Differenzierte Muskelwahrnehmung

Yogahaltungen (Asanas) als sensormotorische Optimierung

Yogahaltungen schulen die Sensormotorik des gesamten Körpers. Bei jedem Asana treten die elastische Kräfte und die Schwerkraft auf. Gegen die Schwerkraft werden durch die Muskeln bestimmte Gegensätze erzeugt. Dieser koordinierte Einsatz ganz bestimmter Muskeln wird vom Zentralnervensystem (ZNS) gesteuert. Wenn beim Üben von Asanas regelmäßig gelernt wird, immer weniger Kraft anzuwenden, so folgt daraus, daß das Regelsystem in seiner Leistungsfähigkeit gesteigert wird. Diese Optimierung im sensormotorischen Regelsystem ist dadurch möglich, daß die Asanas mit konzentrativer Aufmerksamkeit ausgeführt werden. Ein Yogageübter benötigt in einer Haltung weniger Muskelaktivität als ein Ungeübter. Manche Yogahaltungen verlangen eine sehr subtile Beherrschung bestimmter Muskeln wie beim Musizieren. Je besser man konzentriert, um so müheloser gelingt eine Haltung.
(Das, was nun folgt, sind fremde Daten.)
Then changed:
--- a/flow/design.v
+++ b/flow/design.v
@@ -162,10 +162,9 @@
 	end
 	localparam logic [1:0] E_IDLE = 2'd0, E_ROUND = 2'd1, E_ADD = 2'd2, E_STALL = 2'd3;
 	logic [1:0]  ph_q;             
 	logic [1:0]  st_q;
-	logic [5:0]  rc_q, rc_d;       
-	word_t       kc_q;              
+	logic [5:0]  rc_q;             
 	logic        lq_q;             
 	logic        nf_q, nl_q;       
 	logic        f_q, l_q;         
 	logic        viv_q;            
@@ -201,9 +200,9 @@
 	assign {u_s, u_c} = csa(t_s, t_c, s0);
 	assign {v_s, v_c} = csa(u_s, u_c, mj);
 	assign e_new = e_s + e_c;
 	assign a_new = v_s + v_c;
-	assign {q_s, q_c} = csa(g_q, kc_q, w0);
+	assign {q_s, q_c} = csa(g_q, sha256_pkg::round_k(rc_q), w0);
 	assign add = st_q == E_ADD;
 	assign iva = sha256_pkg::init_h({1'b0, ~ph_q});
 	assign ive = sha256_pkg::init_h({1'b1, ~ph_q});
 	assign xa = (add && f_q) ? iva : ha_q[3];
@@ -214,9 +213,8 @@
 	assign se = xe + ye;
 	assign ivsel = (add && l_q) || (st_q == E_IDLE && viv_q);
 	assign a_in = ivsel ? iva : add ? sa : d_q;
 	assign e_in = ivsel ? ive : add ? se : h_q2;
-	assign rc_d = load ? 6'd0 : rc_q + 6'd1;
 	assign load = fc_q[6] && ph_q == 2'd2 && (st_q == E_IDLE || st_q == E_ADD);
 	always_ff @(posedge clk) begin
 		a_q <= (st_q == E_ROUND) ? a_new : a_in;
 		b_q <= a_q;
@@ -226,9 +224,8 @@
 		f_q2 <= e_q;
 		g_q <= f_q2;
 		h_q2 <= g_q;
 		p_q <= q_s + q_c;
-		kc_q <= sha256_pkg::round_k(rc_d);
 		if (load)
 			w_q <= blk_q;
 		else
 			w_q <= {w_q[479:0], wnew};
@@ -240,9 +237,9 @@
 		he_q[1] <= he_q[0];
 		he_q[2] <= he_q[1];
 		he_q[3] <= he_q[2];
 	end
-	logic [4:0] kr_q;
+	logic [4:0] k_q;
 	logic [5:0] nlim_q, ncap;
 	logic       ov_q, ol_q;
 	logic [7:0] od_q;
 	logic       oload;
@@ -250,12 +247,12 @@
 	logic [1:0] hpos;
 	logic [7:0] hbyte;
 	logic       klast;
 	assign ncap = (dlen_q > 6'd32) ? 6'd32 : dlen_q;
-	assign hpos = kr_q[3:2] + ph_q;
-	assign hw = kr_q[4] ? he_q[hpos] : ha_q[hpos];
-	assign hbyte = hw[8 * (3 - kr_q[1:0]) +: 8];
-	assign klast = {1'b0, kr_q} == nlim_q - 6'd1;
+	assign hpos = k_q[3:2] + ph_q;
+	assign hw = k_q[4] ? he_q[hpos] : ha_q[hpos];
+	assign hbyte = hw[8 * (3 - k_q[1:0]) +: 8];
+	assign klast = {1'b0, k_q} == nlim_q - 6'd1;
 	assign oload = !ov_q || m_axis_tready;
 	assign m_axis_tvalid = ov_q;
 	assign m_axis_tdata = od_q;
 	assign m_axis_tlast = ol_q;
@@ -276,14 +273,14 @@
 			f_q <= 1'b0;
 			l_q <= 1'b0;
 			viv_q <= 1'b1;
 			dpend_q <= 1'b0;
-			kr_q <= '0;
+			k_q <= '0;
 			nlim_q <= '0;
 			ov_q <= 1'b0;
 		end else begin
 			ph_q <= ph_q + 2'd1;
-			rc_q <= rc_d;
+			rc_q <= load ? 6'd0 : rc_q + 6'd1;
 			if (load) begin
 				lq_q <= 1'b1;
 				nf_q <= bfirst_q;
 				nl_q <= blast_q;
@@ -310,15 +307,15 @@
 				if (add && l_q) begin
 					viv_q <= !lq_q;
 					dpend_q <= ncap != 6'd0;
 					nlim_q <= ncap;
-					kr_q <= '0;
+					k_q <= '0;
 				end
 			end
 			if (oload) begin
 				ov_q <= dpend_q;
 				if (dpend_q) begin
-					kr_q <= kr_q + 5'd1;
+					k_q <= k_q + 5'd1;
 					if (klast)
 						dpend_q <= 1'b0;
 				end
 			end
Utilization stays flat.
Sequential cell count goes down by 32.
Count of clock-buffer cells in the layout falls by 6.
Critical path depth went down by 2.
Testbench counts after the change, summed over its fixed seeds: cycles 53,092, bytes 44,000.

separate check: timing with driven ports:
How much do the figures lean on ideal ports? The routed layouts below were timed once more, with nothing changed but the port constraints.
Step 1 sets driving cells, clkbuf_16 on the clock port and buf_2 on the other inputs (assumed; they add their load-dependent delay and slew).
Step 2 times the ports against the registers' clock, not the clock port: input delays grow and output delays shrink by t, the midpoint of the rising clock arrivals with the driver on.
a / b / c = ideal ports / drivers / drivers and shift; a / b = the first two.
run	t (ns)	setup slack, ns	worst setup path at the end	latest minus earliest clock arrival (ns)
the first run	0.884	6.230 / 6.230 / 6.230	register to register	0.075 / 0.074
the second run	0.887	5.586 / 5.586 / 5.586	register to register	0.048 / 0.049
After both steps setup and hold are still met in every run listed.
Background: an optimization exercise with open tools, aiming at small area. Do not read the settings as production practice.
The RTL was checked by simulation tests, not by an equivalence proof against the original design.

==> v38: inputs <==
==> flow/design.v <==
package mul_pkg;
    localparam int DEF_NUM_PP = 13;
    localparam int DEF_PP_W   = 26;
    localparam int DEF_OP_W   = 32;
    localparam int PP_BUS_W   = DEF_NUM_PP * DEF_PP_W;
    typedef enum logic [1:0] {
        EMPTY = 2'd0,
        ONE   = 2'd1,
        FULL  = 2'd2
    } state_t;
endpackage
This design comes from an exercise in tuning for small area, a short achievable clock period and few clock cycles per item on the open sky130 flow, not from production work.
Function was checked by simulation only, so behaviour that the tests miss may differ from the original.
Power figures rest on the tool's default switching activity, not on a simulated workload.

==> run X <==
Design page_frame_replacement_top, start of the top module:
module page_frame_replacement_top #(
  parameter int NUM_FRAMES  = pfr_pkg::NUM_FRAMES_DEF,
  parameter int STAMP_WIDTH = pfr_pkg::STAMP_WIDTH_DEF
) (
  input  logic          clk,
  input  logic          rst,
  input  logic          start,
  output logic          busy,
  input  pfr_pkg::cmd_t cmd,
  output logic          done,
  output pfr_pkg::rsp_t rsp,
  input  logic          cfg_valid,
  output logic          cfg_ready,
  input  logic          cfg_data
);
clock: 5.0 ns
lec_check: 0
cap_margin: 20
core_margin: 2
core_utilization: 40
cts_buf_list: sky130_fd_sc_hd__clkbuf_4 sky130_fd_sc_hd__clkbuf_8
setup_slack_margin: 1.8
slew_margin: 20
tns_end_percent: 10
run.sh (not shown) runs the stock make flow with config.mk's settings and CLKGATE_MAP_FILE= SYNTH_SCRIPT=/design/flow/synth_recipe.tcl, a recipe that flattens the netlist after the stock synthesis.
==> inputs of run P, as changes to run X <==
==> flow/design.v (replaced) <==
package pfr_pkg;
  localparam int NUM_FRAMES_DEF  = 16;
  localparam int STAMP_WIDTH_DEF = 32;
  localparam logic [1:0] OP_ALLOC   = 2'd0;
  localparam logic [1:0] OP_TOUCH   = 2'd1;
  localparam logic [1:0] OP_RELEASE = 2'd2;
  localparam logic [2:0] ST_FREE    = 3'd0;
  localparam logic [2:0] ST_EVICT   = 3'd1;
  localparam logic [2:0] ST_TOUCH   = 3'd2;
  localparam logic [2:0] ST_RELEASE = 3'd3;
  localparam logic [2:0] ST_REJECT  = 3'd4;
  typedef struct packed {
    logic [1:0] opcode;
    logic [3:0] frame_index;
    logic       is_write;
  } cmd_t;
  typedef struct packed {
    logic [3:0] result_frame;
    logic [2:0] status;
    logic       victim_dirty;
  } rsp_t;
endpackage
module page_frame_replacement_top #(
  parameter int NUM_FRAMES  = pfr_pkg::NUM_FRAMES_DEF,
  parameter int STAMP_WIDTH = pfr_pkg::STAMP_WIDTH_DEF
) (
  input  logic          clk,
  input  logic          rst,
  input  logic          start,
  output logic          busy,
  input  pfr_pkg::cmd_t cmd,
  output logic          done,
  output pfr_pkg::rsp_t rsp,
  input  logic          cfg_valid,
  output logic          cfg_ready,
  input  logic          cfg_data
);
  localparam int NF = 16;
  localparam logic [1:0] M_PASS0 = 2'd0;   
  localparam logic [1:0] M_PASS1 = 2'd1;   
  localparam logic [1:0] M_PASS2 = 2'd2;   
  localparam logic [1:0] M_PASS3 = 2'd3;   
  logic [NF-1:0] occ_bits;
  logic [NF-1:0] use_bits;
  logic [NF-1:0] dirty_bits;
  logic [3:0]    hand;
  logic          policy;
  logic [NF-1:0][NF-1:0] age;   
  logic [1:0]    mode;          
  logic          pend;          
  logic          acc;
  logic          req_alloc, is_touch, is_rel;
  logic          clk_ev, any_a, defer, do_alloc;
  logic [NF-1:0] idx_oh;
  logic          idx_occ;
  logic          all_occ;
  logic [NF-1:0] free_oh;
  logic [NF-1:0] lru_oh;
  logic [NF-1:0] clk_oh;
  logic [NF-1:0] vic_oh;
  logic [3:0]    vic_idx;
  logic [3:0]    hand_next;
  logic [NF-1:0] hmask;       
  logic [NF-1:0] cand, cand_hi;
  logic [31:0]   dbl, dbl_seen;   
  logic [NF-1:0] clr_use;
  logic [NF-1:0] grant, tch, rel, stamp;
  assign pend      = (mode != M_PASS0);
  assign busy      = pend;
  assign cfg_ready = 1'b1;
  always_comb begin
    acc       = start && !pend;
    req_alloc = acc && (cmd.opcode == pfr_pkg::OP_ALLOC);
    is_touch  = acc && (cmd.opcode == pfr_pkg::OP_TOUCH);
    is_rel    = acc && (cmd.opcode == pfr_pkg::OP_RELEASE);
    idx_oh    = NF'(1) << cmd.frame_index;
    idx_occ   = occ_bits[cmd.frame_index];
    all_occ = &occ_bits;
    clk_ev  = all_occ && !policy;
    any_a   = |(~use_bits & ~dirty_bits);
    defer   = req_alloc && clk_ev && !any_a;
    do_alloc = (req_alloc && !defer) || pend;
    for (int i = 0; i < NF; i++) begin
      free_oh[i] = !occ_bits[i];
      for (int k = 0; k < i; k++) begin
        if (!occ_bits[k]) free_oh[i] = 1'b0;
      end
    end
    for (int i = 0; i < NF; i++) begin
      lru_oh[i] = 1'b1;
      for (int j = 0; j < NF; j++) begin
        if (j < i) lru_oh[i] = lru_oh[i] & !age[j][i];
        if (j > i) lru_oh[i] = lru_oh[i] & age[i][j];
      end
    end
    for (int i = 0; i < NF; i++) hmask[i] = (4'(i) >= hand);
    unique case (mode)
      M_PASS0: cand = ~use_bits & ~dirty_bits;
      M_PASS1: cand = ~use_bits;
      M_PASS2: cand = ~dirty_bits;
      default: cand = '1;
    endcase
    cand_hi = cand & hmask;
    dbl     = {cand, cand_hi};
    for (int i = 0; i < 32; i++) begin
      dbl_seen[i] = 1'b0;
      for (int k = 0; k <= i; k++) begin
        if (dbl[k]) dbl_seen[i] = 1'b1;
      end
    end
    clk_oh = (cand_hi & ~{dbl_seen[14:0], 1'b0}) | (cand & ~dbl_seen[30:15]);
    hand_next = '0;
    for (int i = 0; i < NF; i++) begin
      if (clk_oh[i]) hand_next = hand_next | 4'(i + 1);
    end
    if (!all_occ)    vic_oh = free_oh;
    else if (policy) vic_oh = lru_oh;
    else             vic_oh = clk_oh;
    vic_idx = '0;
    for (int i = 0; i < NF; i++) begin
      if (vic_oh[i]) vic_idx = vic_idx | 4'(i);
    end
    unique case (mode)
      M_PASS0: clr_use = '0;
      M_PASS1: clr_use = (hmask & ~dbl_seen[15:0]) | ~dbl_seen[31:16];
      default: clr_use = '1;
    endcase
    grant = do_alloc ? vic_oh : '0;
    tch   = is_touch ? (idx_oh & occ_bits) : '0;
    rel   = is_rel ? (idx_oh & occ_bits) : '0;
    stamp = grant | tch;
  end
  always_ff @(posedge clk) begin
    if (rst) begin
      occ_bits <= '0;
      hand     <= '0;
      policy   <= 1'b0;
      done     <= 1'b0;
      mode     <= M_PASS0;
    end else begin
      done <= (acc && !defer) || pend;
      if (defer) begin
        if (|(~use_bits))        mode <= M_PASS1;
        else if (|(~dirty_bits)) mode <= M_PASS2;
        else                     mode <= M_PASS3;
      end else begin
        mode <= M_PASS0;
      end
      if (cfg_valid) policy <= cfg_data;
      occ_bits <= grant | (occ_bits & ~rel);
      if (do_alloc && clk_ev) hand <= hand_next;
    end
  end
  always_ff @(posedge clk) begin
    use_bits   <= grant | tch | (use_bits & ~clr_use);
    dirty_bits <= (cmd.is_write ? tch : '0) | (dirty_bits & ~grant);
  end
  always_ff @(posedge clk) begin
    rsp.result_frame <= do_alloc ? vic_idx : cmd.frame_index;
    rsp.victim_dirty <= do_alloc && all_occ && |(vic_oh & dirty_bits);
    if (do_alloc)                 rsp.status <= all_occ ? pfr_pkg::ST_EVICT : pfr_pkg::ST_FREE;
    else if (is_touch && idx_occ) rsp.status <= pfr_pkg::ST_TOUCH;
    else if (is_rel && idx_occ)   rsp.status <= pfr_pkg::ST_RELEASE;
    else                          rsp.status <= pfr_pkg::ST_REJECT;
  end
  always_ff @(posedge clk) begin
    for (int i = 0; i < NF; i++) begin
      for (int j = i + 1; j < NF; j++) begin
        if (stamp[i])      age[i][j] <= 1'b0;
        else if (stamp[j]) age[i][j] <= 1'b1;
      end
    end
  end
endmodule
- CTS_BUF_LIST: sky130_fd_sc_hd__clkbuf_4 sky130_fd_sc_hd__clkbuf_8 -> not set
- SETUP_SLACK_MARGIN: 1.8 -> not set
- TNS_END_PERCENT: 10 -> not set
==> inputs of run Y, as changes to run X <==
==> flow/design.v (replaced) <==
package pfr_pkg;
  localparam int NUM_FRAMES_DEF  = 16;
  localparam int STAMP_WIDTH_DEF = 32;
  localparam logic [1:0] OP_ALLOC   = 2'd0;
  localparam logic [1:0] OP_TOUCH   = 2'd1;
  localparam logic [1:0] OP_RELEASE = 2'd2;
  localparam logic [2:0] ST_FREE    = 3'd0;
  localparam logic [2:0] ST_EVICT   = 3'd1;
  localparam logic [2:0] ST_TOUCH   = 3'd2;
  localparam logic [2:0] ST_RELEASE = 3'd3;
  localparam logic [2:0] ST_REJECT  = 3'd4;
  typedef struct packed {
    logic [1:0] opcode;
    logic [3:0] frame_index;
    logic       is_write;
  } cmd_t;
  typedef struct packed {
    logic [3:0] result_frame;
    logic [2:0] status;
    logic       victim_dirty;
  } rsp_t;
endpackage
module page_frame_replacement_top #(
  parameter int NUM_FRAMES  = pfr_pkg::NUM_FRAMES_DEF,
  parameter int STAMP_WIDTH = pfr_pkg::STAMP_WIDTH_DEF
) (
  input  logic          clk,
  input  logic          rst,
  input  logic          start,
  output logic          busy,
  input  pfr_pkg::cmd_t cmd,
  output logic          done,
  output pfr_pkg::rsp_t rsp,
  input  logic          cfg_valid,
  output logic          cfg_ready,
  input  logic          cfg_data
);
  localparam int NF = 16;
  localparam logic [1:0] M_PASS0 = 2'd0;   
  localparam logic [1:0] M_PASS1 = 2'd1;   
  localparam logic [1:0] M_PASS2 = 2'd2;   
  localparam logic [1:0] M_PASS3 = 2'd3;   
  logic [NF-1:0] occ_bits;
  logic [NF-1:0] use_bits;
  logic [NF-1:0] dirty_bits;
  logic [3:0]    hand;
  logic          policy;
  logic [NF-1:0][NF-1:0] age;   
  logic [1:0]    mode;          
  logic          pend;          
  logic          acc;
  logic          req_alloc, is_touch, is_rel;
  logic          clk_ev, any_a, defer, do_alloc;
  logic [NF-1:0] idx_oh;
  logic          idx_occ;
  logic          all_occ;
  logic [NF-1:0] free_oh;
  logic [NF-1:0] lru_oh;
  logic [NF-1:0] clk_oh;
  logic [NF-1:0] vic_oh;
  logic [3:0]    vic_idx;
  logic [3:0]    hand_next;
  logic [NF-1:0] hmask;       
  logic [NF-1:0] cand, cand_hi;
  logic [31:0]   dbl, dbl_seen;   
  logic [NF-1:0] clr_use;
  logic [NF-1:0] grant, tch, rel, stamp;
  assign pend      = (mode != M_PASS0);
  assign busy      = pend;
  assign cfg_ready = 1'b1;
  always_comb begin
    acc       = start && !pend;
    req_alloc = acc && (cmd.opcode == pfr_pkg::OP_ALLOC);
    is_touch  = acc && (cmd.opcode == pfr_pkg::OP_TOUCH);
    is_rel    = acc && (cmd.opcode == pfr_pkg::OP_RELEASE);
    idx_oh    = NF'(1) << cmd.frame_index;
    idx_occ   = occ_bits[cmd.frame_index];
    all_occ = &occ_bits;
    clk_ev  = all_occ && !policy;
    any_a   = |(~use_bits & ~dirty_bits);
    defer   = req_alloc && clk_ev && !any_a;
    do_alloc = (req_alloc && !defer) || pend;
    for (int i = 0; i < NF; i++) begin
      free_oh[i] = !occ_bits[i];
      for (int k = 0; k < i; k++) begin
        if (!occ_bits[k]) free_oh[i] = 1'b0;
      end
    end
    for (int i = 0; i < NF; i++) begin
      lru_oh[i] = 1'b1;
      for (int j = 0; j < NF; j++) begin
        if (j < i) lru_oh[i] = lru_oh[i] & !age[j][i];
        if (j > i) lru_oh[i] = lru_oh[i] & age[i][j];
      end
    end
    for (int i = 0; i < NF; i++) hmask[i] = (4'(i) >= hand);
    unique case (mode)
      M_PASS0: cand = ~use_bits & ~dirty_bits;
      M_PASS1: cand = ~use_bits;
      M_PASS2: cand = ~dirty_bits;
      default: cand = '1;
    endcase
    cand_hi = cand & hmask;
    dbl     = {cand, cand_hi};
    for (int i = 0; i < 32; i++) begin
      dbl_seen[i] = 1'b0;
      for (int k = 0; k <= i; k++) begin
        if (dbl[k]) dbl_seen[i] = 1'b1;
      end
    end
    clk_oh = (cand_hi & ~{dbl_seen[14:0], 1'b0}) | (cand & ~dbl_seen[30:15]);
    hand_next = '0;
    for (int i = 0; i < NF; i++) begin
      if (clk_oh[i]) hand_next = hand_next | 4'(i + 1);
    end
    if (!all_occ)    vic_oh = free_oh;
    else if (policy) vic_oh = lru_oh;
    else             vic_oh = clk_oh;
    vic_idx = '0;
    for (int i = 0; i < NF; i++) begin
      if (vic_oh[i]) vic_idx = vic_idx | 4'(i);
    end
    unique case (mode)
      M_PASS0: clr_use = '0;
      M_PASS1: clr_use = (hmask & ~dbl_seen[15:0]) | ~dbl_seen[31:16];
      default: clr_use = '1;
    endcase
    grant = do_alloc ? vic_oh : '0;
    tch   = is_touch ? (idx_oh & occ_bits) : '0;
    rel   = is_rel ? (idx_oh & occ_bits) : '0;
    stamp = grant | tch;
  end
  always_ff @(posedge clk) begin
    if (rst) begin
      occ_bits <= '0;
      hand     <= '0;
      policy   <= 1'b0;
      done     <= 1'b0;
      mode     <= M_PASS0;
    end else begin
      done <= (acc && !defer) || pend;
      if (defer) begin
        if (|(~use_bits))        mode <= M_PASS1;
        else if (|(~dirty_bits)) mode <= M_PASS2;
        else                     mode <= M_PASS3;
      end else begin
        mode <= M_PASS0;
      end
      if (cfg_valid) policy <= cfg_data;
      occ_bits <= grant | (occ_bits & ~rel);
      if (do_alloc && clk_ev) hand <= hand_next;
    end
  end
  always_ff @(posedge clk) begin
    use_bits   <= grant | tch | (use_bits & ~clr_use);
    dirty_bits <= (cmd.is_write ? tch : '0) | (dirty_bits & ~grant);
  end
  always_ff @(posedge clk) begin
    rsp.result_frame <= do_alloc ? vic_idx : cmd.frame_index;
    rsp.victim_dirty <= do_alloc && all_occ && |(vic_oh & dirty_bits);
    if (do_alloc)                 rsp.status <= all_occ ? pfr_pkg::ST_EVICT : pfr_pkg::ST_FREE;
    else if (is_touch && idx_occ) rsp.status <= pfr_pkg::ST_TOUCH;
    else if (is_rel && idx_occ)   rsp.status <= pfr_pkg::ST_RELEASE;
    else                          rsp.status <= pfr_pkg::ST_REJECT;
  end
  always_ff @(posedge clk) begin
    for (int i = 0; i < NF; i++) begin
      for (int j = i + 1; j < NF; j++) begin
        if (stamp[i])      age[i][j] <= 1'b0;
        else if (stamp[j]) age[i][j] <= 1'b1;
      end
    end
  end
endmodule
- CTS_BUF_LIST: sky130_fd_sc_hd__clkbuf_4 sky130_fd_sc_hd__clkbuf_8 -> not set
- SETUP_SLACK_MARGIN: 1.8 -> 1.5
- TNS_END_PERCENT: 10 -> not set
==> run summary <==
metric                                                            run Y          run X       run P
Synthesized-area fraction occupied by and/or/nand/nor cells       0.262          0.276       0.262
Grt met3 use                                                     0.0571         0.0492      0.0624
Switching power share of the total                                0.260          0.272       0.257
Logic depth of the worst register-to-register path                   10              8          10
Worst voltage drop across the vdd grid                           186 uV         160 uV      184 uV
Result of the run                      no timing/DRC/antenna violations  no timing/DRC/antenna violations  no timing/DRC/antenna violations
Post-synthesis sequential element count                             184            129         184
Reg-to-reg critical path startpoint                             mode[0]  dirty_bits[7]     mode[0]
Register share of the cell area                                   0.349          0.288       0.357
Seq power                                                       1.50 mW        1.07 mW     1.50 mW
Final design utilization                                          0.468          0.460       0.457
Reg2reg end                                                     age[91]   use_bits[10]     age[90]
Cell-internal power                                             2.25 mW        1.61 mW     2.25 mW
Crit path max-delay cell type                                   o22ai_2        o21ai_1     o22ai_1
Count of multi-input gates                                          827            798         827
Routed wire length                                             37500 um       27700 um    37300 um
Count of distinct cell types in the synthesized netlist              89             84          89
Clock tree root driver cell                                   clkbuf_16       clkbuf_8   clkbuf_16
Initial Util                                                      0.406          0.410       0.406
Cts repair resizes                                                   14              2           0
CTS sink count                                                      184            129         184
Testbench counts of run X, summed over its fixed seeds: cycles 6,620, requests 6,400.
Testbench counts of run P, summed over its fixed seeds: cycles 6,620, requests 6,400.
Testbench counts of run Y, summed over its fixed seeds: cycles 6,620, requests 6,400.

[what the ideal ports hide]
No port has a modelled driver above. Below, the same layouts with a new extraction and two added sets of constraints.
Step 1 assumes that a clkbuf_16 drives the clock port and a buf_2 every other input.
Step 2 times the ports against the registers' clock, not the clock port: input delays grow and output delays shrink by t, the midpoint of the rising clock arrivals with the driver on.
a / b / c = ideal ports / drivers / drivers and shift; a / b = the first two.
run | t (ns) | setup slack, ns | pins driven straight from the clock port
run X | 0.495 | 1.787 / 1.787 / 1.319 | 1
run P | 0.491 | 0.965 / 0.965 / 0.846 | 1
run Y | 0.490 | 1.576 / 1.576 / 1.363 | 1
After both steps every run listed still meets setup and hold. The setup slack of run X, which loses most, moves by 0.000 ns with the drivers and by -0.468 ns with both steps.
Diese gelernte Leichtigkeit ohne Stress und Leistungsdruck ist auch eine wichtige Voraussetzung für Berufsmusiker. Im Lauf der Zeit erwirbt man eine Fähigkeit sehr selektiver motorischer Steuerung

und Feinmotorik, die beim Musizieren übertragen werden  kann.

 

 

 

Checkliste

  • Wie differenziert spüre ich die Verspannungen, die beim Üben auftreten?
  • Kenne ich Entspannugstechnik und Methode, die mir hilft, daß die Beschwerden zurückgehen?
  • Nehme ich die auftretende Beschwerden selbstverständlich als Tätigkeitsmerkmal?
  • Oder habe ich Übungsmethode, womit ich entgegensteuern kann?
  • Bin ich mir bewußt wie ich atme im Alltag, beim Üben und auf der Bühne?